Martin Kramer, a fellow at Harvard University's Weatherhead Center for International Affairs, made this argument at a conference in Israel last month. The only difference was that the population he sought to limit was Palestinians in Gaza to prevent "economically superfluous young men'' from joining radical groups. He said that "if society cannot offer dignified pursuits for the fourth and fifth and sixth sons, then someone else will.''
He also supported lowering the fertility rate for Palestinians in Gaza and argued that this "will happen faster if the West stops providing pro-natal subsidies for Palestinians with refugee status.''
Society? In Kramer's version of reality, it is Palestinian society that cannot offer dignified pursuits for their children. He seems to think Gaza exists in a vacuum. He seems to be ignorant of the events and actors that have created the current situation.

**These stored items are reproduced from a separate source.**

File: config.mk
export PLATFORM = sky130hd
export DESIGN_NAME = tick_reload_counter
export DESIGN_NICKNAME = d
export VERILOG_FILES = /design/src/rtl/tick_cnt_pkg.sv /design/src/rtl/tick_cnt_ctrl.sv /design/src/rtl/tick_cnt_dpath.sv /design/src/rtl/tick_reload_counter.sv
export SDC_FILE = /design/constraint.sdc
export NUM_CORES = 1
export LEC_CHECK = 0
export BUFFER_PORTS_ARGS = -buffer_cell sky130_fd_sc_hd__buf_2
export CAP_MARGIN = 20
export CORE_ASPECT_RATIO = 0.75
export CORE_MARGIN = 2
export CORE_UTILIZATION = 50
export CTS_CLUSTER_DIAMETER = 200
export DETAILED_ROUTE_END_ITERATION = 8
export PLACE_DENSITY = 0.92
export RECOVER_POWER = 25
export SKIP_LAST_GASP = 1
export SYNTH_ARGS = -nofsm -noshare
export SYNTH_HDL_FRONTEND = slang
export SYNTH_HIERARCHICAL = 1
export SYNTH_SLANG_ARGS = --single-unit
File: constraint.sdc
create_clock -name clk -period 3.85 [get_ports clk]
set_clock_uncertainty 0.2 [all_clocks]
set_input_delay 0.77 -clock clk [delete_from_list [all_inputs] [get_ports clk]]
set_output_delay 0.77 -clock clk [all_outputs]
set_load 0.03 [all_outputs]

The children of Gaza are not "economically superfluous'' because they were born into large families. Their inability to be productive members of society is not the fault of society itself, but the fault of the occupying and devastating force of the state of Israel. The occupation of Gaza and the subsequent siege and attacks by Israel have destroyed lives, industry and infrastructure. With the percentage of the population relying directly on food aid increasing from 60 percent to 80 percent in the past three years and unemployment at an all-time high, it is obvious that the children of Gaza are "superfluous'' not simply because they are born, but because of what they are born into: a hell in a prison controlled from the outside by Israel.
Yet Kramer knows full well that Israel is laying siege to Gaza. In fact, he goes on to support it. The siege, he argued in his speech, can "break Gaza's runaway population growth - and there is some evidence that they have - that may begin to crack the culture of martyrdom which demands a constant supply of superfluous young men.''
The fact that Kramer fails to make the connection between Israeli policies and the conditions that lead to economic "superfluousness'' undergirds his logical and analytical ineptitude. This, coupled with the racist and offensive nature of his comments, should push decision makers at Harvard University to reconsider whether it should be affiliated with such individuals.
Had Kramer's comments been about any other group, as described in the opening paragraph, Harvard might have already terminated his fellowship.